START EXTRACTED DATA
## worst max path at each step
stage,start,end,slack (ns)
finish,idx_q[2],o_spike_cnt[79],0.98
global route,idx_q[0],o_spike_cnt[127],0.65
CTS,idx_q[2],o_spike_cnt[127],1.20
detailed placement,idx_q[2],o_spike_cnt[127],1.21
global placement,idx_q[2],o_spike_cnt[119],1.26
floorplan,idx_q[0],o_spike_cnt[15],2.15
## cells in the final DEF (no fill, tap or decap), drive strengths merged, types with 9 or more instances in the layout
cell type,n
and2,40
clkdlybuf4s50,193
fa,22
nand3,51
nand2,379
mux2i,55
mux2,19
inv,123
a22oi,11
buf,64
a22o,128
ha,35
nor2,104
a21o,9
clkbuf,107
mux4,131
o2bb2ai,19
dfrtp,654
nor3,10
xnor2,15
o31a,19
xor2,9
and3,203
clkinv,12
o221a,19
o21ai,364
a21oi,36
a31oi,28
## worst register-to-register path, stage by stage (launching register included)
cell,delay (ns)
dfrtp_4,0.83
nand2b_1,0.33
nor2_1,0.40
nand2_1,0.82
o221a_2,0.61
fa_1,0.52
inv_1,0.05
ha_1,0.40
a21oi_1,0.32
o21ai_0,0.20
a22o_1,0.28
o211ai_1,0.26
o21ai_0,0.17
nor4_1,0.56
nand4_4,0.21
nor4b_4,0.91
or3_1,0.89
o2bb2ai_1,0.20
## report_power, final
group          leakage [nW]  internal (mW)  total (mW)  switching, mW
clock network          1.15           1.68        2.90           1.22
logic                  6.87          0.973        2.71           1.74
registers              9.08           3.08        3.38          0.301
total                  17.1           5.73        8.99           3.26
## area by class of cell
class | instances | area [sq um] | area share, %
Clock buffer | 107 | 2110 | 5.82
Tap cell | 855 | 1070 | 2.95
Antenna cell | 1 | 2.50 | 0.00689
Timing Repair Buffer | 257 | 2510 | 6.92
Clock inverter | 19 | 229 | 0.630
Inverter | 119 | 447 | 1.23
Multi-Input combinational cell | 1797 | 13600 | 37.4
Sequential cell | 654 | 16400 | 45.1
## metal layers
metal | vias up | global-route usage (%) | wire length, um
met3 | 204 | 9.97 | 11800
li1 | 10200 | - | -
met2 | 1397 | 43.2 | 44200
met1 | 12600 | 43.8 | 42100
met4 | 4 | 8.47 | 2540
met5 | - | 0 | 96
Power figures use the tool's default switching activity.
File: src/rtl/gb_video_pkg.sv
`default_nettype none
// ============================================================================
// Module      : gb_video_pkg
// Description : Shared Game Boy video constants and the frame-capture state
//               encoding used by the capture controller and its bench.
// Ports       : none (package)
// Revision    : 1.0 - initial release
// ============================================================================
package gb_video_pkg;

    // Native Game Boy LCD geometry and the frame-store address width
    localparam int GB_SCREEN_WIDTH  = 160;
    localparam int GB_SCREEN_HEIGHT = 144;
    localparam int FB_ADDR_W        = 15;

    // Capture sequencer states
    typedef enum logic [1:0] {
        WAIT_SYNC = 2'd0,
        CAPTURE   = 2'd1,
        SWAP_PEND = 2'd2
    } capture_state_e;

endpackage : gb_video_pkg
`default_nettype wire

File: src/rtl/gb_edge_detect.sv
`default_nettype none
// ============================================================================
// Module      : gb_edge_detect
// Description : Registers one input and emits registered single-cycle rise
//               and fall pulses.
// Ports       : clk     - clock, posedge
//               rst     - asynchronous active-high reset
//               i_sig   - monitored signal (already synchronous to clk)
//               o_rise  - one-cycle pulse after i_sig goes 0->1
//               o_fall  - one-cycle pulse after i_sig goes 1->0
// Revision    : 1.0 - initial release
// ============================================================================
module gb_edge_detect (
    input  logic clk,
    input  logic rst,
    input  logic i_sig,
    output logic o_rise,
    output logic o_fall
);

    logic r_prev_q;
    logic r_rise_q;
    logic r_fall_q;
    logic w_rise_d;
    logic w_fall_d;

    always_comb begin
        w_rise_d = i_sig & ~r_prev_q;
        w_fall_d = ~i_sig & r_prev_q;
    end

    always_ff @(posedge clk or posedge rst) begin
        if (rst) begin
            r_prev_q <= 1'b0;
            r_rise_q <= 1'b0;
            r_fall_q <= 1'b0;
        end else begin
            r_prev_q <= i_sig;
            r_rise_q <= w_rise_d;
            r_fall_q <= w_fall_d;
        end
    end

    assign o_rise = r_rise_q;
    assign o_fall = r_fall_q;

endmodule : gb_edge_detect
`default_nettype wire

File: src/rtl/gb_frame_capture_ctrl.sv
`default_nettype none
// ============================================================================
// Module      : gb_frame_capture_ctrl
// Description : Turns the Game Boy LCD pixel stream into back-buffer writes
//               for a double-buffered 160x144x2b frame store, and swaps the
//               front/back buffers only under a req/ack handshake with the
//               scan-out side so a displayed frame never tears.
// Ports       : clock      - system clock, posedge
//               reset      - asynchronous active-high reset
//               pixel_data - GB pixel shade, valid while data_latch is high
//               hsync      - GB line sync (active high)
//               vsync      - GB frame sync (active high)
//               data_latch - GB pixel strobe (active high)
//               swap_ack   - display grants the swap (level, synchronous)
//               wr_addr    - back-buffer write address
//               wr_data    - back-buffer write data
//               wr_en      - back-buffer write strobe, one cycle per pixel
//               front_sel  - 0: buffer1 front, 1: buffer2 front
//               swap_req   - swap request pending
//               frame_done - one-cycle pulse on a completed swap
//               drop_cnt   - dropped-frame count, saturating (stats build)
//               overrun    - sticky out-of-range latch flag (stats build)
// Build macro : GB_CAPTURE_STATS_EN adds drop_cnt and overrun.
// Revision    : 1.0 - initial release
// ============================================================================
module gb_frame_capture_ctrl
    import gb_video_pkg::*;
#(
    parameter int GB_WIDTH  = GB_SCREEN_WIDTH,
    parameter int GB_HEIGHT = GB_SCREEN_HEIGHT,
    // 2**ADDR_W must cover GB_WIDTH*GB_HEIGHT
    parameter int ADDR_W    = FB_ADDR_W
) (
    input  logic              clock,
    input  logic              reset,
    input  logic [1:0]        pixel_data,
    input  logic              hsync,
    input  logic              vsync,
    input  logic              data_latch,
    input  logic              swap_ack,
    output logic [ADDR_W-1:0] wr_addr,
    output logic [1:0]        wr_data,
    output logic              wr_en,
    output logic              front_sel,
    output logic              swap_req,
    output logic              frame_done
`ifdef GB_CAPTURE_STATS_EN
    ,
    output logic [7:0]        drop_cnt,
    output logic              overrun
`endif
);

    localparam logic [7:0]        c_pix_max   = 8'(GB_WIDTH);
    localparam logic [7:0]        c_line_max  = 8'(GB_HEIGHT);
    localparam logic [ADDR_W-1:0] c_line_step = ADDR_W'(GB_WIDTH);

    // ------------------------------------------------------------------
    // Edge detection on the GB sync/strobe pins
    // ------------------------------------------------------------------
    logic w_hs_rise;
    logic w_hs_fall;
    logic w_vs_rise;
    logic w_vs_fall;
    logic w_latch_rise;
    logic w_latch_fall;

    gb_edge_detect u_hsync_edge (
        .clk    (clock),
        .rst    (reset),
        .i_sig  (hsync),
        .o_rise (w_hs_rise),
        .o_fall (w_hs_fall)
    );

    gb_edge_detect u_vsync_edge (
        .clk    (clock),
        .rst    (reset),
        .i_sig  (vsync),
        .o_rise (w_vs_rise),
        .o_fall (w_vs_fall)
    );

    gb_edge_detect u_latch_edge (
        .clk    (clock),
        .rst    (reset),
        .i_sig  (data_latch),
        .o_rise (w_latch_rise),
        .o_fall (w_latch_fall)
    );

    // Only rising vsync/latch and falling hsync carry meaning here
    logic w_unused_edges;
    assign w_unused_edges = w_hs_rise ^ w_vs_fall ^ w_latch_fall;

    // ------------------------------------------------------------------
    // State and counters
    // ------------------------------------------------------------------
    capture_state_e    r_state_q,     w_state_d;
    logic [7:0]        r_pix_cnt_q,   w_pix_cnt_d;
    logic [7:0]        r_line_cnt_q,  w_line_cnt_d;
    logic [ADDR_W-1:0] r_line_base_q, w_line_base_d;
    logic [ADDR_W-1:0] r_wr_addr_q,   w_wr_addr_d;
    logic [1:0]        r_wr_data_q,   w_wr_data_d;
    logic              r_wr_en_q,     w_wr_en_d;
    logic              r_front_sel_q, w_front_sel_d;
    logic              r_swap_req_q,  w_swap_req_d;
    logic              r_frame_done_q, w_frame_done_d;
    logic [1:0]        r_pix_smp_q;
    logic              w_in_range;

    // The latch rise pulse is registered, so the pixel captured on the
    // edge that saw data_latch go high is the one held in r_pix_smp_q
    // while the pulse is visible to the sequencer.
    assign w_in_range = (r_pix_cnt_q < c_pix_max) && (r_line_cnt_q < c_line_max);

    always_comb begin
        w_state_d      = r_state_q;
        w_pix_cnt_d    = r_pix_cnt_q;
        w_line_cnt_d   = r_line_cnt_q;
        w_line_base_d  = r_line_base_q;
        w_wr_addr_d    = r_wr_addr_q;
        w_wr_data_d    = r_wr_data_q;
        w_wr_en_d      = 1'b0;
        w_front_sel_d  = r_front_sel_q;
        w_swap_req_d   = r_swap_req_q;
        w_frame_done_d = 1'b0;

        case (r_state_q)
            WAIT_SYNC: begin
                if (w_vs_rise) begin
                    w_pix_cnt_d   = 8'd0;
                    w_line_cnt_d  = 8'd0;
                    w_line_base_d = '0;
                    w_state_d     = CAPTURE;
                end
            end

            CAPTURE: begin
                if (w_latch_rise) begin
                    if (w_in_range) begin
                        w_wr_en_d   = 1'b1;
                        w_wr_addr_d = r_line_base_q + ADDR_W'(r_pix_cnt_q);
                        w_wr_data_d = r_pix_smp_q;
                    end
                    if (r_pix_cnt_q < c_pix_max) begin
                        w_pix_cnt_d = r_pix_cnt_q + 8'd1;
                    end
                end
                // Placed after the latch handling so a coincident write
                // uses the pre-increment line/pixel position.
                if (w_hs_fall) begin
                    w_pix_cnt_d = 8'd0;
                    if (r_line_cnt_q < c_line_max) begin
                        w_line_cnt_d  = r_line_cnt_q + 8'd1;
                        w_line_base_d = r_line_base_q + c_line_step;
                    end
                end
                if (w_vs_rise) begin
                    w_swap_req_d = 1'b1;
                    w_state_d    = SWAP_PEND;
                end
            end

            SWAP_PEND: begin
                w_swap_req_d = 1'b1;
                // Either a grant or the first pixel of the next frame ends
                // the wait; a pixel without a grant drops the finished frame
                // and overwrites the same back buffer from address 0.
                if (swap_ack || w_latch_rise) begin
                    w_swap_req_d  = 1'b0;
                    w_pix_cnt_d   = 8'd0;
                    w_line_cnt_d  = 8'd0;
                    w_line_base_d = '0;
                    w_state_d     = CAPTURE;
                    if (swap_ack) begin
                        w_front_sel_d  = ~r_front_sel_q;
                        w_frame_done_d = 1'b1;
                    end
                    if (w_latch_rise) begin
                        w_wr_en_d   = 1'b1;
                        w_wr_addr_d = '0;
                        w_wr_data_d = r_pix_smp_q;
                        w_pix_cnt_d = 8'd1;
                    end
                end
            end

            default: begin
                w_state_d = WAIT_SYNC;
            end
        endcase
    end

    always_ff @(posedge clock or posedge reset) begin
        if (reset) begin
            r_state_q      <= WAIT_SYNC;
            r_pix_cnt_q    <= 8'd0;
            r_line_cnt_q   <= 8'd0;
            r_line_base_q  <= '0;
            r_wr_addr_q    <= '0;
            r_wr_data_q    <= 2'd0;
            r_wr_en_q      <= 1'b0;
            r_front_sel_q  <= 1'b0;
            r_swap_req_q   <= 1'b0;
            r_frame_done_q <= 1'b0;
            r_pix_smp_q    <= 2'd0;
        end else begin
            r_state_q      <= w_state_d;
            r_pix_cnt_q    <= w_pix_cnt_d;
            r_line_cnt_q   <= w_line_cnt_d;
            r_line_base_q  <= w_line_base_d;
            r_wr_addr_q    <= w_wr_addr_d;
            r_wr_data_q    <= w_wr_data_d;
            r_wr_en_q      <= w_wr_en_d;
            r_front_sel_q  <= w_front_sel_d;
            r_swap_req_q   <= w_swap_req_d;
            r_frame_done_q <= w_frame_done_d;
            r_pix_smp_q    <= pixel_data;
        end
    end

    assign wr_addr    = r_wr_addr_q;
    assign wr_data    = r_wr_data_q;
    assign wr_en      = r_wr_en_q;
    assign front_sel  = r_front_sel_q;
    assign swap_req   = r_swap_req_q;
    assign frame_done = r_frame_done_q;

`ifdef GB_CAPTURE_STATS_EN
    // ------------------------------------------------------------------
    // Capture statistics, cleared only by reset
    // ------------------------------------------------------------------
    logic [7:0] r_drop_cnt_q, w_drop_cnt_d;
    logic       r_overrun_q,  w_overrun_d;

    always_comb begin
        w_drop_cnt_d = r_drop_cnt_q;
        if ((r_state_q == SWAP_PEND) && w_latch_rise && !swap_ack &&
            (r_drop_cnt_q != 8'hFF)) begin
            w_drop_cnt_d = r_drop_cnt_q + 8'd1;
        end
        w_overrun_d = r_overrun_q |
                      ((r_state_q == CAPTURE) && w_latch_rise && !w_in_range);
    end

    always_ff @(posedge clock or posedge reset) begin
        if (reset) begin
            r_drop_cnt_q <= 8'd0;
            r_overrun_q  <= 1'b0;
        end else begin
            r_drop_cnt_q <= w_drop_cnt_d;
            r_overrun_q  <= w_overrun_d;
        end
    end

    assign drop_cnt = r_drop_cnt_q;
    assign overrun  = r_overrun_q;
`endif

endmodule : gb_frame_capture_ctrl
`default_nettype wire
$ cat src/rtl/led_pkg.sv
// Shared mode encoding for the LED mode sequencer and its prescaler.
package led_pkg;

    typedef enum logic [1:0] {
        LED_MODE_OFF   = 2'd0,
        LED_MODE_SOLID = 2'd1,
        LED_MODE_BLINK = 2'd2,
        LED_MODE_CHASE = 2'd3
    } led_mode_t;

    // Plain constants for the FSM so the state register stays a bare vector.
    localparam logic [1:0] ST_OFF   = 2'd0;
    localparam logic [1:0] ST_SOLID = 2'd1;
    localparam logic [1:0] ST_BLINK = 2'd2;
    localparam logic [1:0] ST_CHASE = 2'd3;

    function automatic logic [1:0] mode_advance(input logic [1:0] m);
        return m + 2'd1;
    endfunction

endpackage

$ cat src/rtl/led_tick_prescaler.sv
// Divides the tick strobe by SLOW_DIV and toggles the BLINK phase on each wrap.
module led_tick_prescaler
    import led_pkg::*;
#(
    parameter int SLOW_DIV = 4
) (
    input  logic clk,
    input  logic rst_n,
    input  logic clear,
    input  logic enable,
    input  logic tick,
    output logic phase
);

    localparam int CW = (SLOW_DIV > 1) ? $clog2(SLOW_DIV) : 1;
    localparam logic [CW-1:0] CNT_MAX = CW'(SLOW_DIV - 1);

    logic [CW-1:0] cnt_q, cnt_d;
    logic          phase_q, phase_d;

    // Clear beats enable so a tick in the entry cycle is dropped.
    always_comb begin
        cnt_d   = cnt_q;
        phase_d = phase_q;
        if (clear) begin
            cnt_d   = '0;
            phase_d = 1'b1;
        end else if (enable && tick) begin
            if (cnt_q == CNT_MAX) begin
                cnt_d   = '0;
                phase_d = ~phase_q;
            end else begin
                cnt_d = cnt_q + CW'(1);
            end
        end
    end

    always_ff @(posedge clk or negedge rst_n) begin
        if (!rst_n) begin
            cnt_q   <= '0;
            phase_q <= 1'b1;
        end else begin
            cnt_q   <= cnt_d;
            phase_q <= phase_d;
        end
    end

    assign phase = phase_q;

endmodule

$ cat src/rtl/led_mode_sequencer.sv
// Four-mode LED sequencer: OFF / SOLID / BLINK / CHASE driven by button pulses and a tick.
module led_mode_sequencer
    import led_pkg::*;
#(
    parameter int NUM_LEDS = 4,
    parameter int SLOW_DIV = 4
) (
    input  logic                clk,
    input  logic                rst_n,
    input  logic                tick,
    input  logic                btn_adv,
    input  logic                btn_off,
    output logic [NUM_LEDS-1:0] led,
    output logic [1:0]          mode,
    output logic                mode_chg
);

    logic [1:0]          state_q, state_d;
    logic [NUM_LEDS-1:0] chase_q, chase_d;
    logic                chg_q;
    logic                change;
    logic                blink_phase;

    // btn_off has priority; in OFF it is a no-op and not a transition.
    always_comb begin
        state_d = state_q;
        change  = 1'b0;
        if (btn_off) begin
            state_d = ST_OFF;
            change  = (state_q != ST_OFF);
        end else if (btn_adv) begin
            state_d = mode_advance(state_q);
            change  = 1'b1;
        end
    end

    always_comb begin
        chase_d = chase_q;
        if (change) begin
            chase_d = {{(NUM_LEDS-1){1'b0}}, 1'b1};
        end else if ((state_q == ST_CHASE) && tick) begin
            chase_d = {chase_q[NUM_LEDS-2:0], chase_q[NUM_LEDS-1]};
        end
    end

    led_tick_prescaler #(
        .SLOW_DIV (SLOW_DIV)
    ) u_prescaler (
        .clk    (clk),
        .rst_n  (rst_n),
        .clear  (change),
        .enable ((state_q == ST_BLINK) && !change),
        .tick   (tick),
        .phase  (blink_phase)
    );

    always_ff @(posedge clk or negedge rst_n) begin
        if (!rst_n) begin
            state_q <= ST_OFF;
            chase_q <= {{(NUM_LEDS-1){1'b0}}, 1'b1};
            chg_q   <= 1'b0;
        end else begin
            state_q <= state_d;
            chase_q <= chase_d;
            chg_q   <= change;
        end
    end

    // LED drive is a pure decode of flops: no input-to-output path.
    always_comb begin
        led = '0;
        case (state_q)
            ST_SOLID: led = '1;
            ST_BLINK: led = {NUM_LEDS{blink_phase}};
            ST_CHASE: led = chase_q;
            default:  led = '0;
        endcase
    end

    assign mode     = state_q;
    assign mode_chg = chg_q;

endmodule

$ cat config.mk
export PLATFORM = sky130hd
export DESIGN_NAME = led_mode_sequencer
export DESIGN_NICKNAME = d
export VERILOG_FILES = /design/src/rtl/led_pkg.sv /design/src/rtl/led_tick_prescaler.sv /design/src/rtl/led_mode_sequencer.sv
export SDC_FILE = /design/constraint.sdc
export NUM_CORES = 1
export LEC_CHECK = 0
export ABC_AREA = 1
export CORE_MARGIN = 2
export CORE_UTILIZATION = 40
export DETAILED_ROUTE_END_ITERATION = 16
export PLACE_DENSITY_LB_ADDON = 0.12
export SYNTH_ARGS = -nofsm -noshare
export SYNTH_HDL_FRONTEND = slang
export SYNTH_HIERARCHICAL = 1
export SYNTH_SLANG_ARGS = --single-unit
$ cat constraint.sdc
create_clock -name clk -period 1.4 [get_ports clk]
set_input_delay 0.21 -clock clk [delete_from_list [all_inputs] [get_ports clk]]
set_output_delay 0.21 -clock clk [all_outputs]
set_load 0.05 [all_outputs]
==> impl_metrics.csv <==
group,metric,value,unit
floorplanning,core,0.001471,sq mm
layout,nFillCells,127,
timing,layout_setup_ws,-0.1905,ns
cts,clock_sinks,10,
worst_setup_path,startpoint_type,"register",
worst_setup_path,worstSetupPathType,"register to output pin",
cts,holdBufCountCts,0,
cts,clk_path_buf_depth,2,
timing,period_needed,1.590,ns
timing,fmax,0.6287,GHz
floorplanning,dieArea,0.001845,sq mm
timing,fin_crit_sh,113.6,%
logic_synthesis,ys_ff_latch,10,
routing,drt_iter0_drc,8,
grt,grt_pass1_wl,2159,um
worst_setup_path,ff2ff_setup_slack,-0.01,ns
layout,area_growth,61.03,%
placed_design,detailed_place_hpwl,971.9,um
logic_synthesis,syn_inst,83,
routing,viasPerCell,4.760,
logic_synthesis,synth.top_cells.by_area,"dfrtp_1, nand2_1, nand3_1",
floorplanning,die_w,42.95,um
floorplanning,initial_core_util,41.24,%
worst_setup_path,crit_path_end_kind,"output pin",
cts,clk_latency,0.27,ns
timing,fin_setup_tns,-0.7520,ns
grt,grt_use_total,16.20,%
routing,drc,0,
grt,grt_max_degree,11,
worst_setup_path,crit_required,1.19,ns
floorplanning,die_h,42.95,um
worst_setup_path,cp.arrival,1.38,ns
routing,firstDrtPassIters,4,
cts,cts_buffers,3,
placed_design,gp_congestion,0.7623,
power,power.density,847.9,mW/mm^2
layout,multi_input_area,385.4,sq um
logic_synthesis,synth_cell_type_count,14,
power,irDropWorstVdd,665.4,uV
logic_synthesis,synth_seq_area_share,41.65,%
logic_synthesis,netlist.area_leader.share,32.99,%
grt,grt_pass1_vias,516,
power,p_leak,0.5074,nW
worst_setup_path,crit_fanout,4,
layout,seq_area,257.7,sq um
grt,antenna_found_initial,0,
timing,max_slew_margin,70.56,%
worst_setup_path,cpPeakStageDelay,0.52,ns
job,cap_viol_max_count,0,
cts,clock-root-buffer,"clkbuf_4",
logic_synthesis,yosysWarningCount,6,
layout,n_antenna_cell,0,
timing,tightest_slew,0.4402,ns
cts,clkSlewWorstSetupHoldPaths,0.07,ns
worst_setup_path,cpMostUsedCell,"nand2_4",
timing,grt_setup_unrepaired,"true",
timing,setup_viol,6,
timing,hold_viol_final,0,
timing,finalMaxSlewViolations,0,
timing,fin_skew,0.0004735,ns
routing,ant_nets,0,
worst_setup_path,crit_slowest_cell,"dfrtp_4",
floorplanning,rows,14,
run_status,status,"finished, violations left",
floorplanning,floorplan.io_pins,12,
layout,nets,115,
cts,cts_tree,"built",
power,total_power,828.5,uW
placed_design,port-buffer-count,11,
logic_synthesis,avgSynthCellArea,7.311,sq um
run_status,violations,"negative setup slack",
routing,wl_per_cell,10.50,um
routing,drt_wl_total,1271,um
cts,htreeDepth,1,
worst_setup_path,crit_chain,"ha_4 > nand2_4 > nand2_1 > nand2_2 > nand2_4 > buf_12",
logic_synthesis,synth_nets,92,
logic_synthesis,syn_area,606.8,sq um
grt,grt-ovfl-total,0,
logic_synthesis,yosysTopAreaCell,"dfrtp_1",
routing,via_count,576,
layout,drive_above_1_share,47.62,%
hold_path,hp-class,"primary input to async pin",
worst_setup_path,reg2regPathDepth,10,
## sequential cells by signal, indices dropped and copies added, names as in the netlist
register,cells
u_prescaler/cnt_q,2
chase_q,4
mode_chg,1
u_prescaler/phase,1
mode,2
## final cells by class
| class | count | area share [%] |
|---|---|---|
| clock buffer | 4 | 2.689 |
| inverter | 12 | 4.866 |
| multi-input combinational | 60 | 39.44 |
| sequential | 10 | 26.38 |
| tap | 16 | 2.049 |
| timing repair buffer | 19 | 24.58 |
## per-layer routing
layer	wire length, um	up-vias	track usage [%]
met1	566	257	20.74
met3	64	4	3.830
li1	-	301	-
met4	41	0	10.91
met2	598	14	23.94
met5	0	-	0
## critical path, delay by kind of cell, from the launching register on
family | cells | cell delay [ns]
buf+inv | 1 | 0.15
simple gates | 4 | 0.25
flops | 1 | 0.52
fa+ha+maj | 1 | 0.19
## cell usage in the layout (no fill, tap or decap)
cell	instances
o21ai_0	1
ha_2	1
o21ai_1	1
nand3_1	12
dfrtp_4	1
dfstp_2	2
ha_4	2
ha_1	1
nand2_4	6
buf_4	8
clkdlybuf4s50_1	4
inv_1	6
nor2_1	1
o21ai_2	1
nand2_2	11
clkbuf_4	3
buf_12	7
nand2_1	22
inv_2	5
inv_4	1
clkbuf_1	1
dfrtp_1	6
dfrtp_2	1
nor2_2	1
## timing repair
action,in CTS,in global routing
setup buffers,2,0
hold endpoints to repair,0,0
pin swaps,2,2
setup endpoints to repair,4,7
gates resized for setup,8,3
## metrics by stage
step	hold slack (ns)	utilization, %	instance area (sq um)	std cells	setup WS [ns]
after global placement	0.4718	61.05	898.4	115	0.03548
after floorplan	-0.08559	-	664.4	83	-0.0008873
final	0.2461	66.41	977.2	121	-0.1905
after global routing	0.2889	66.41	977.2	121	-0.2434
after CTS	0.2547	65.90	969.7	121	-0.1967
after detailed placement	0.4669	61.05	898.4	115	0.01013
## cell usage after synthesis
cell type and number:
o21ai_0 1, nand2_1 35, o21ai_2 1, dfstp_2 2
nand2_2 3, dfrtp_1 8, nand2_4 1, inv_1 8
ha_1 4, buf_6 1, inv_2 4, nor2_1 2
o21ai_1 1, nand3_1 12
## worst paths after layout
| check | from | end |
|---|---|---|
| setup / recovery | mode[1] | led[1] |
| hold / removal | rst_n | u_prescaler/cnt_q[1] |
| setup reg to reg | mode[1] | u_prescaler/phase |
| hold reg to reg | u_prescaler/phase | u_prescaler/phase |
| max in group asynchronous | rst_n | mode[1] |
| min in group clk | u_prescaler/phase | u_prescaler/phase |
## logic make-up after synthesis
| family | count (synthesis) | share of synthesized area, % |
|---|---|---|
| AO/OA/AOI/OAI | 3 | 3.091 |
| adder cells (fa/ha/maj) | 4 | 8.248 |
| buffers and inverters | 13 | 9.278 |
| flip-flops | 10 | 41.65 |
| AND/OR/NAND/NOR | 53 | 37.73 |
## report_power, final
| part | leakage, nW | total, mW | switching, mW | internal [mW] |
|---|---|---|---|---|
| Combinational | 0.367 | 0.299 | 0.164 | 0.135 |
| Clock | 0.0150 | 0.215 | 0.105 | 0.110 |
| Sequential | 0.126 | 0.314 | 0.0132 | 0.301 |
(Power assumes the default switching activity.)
END EXTRACTED DATA
Copy back the listing above exactly, but only from the line with "logic w_latch_fall;" through the line with "assign w_unused_edges = w_hs_rise", both ends included.

**SOLUTION TO THE EXERCISE**:
    logic w_latch_fall;

    gb_edge_detect u_hsync_edge (
        .clk    (clock),
        .rst    (reset),
        .i_sig  (hsync),
        .o_rise (w_hs_rise),
        .o_fall (w_hs_fall)
    );

    gb_edge_detect u_vsync_edge (
        .clk    (clock),
        .rst    (reset),
        .i_sig  (vsync),
        .o_rise (w_vs_rise),
        .o_fall (w_vs_fall)
    );

    gb_edge_detect u_latch_edge (
        .clk    (clock),
        .rst    (reset),
        .i_sig  (data_latch),
        .o_rise (w_latch_rise),
        .o_fall (w_latch_fall)
    );

    // Only rising vsync/latch and falling hsync carry meaning here
    logic w_unused_edges;
    assign w_unused_edges = w_hs_rise ^ w_vs_fall ^ w_latch_fall;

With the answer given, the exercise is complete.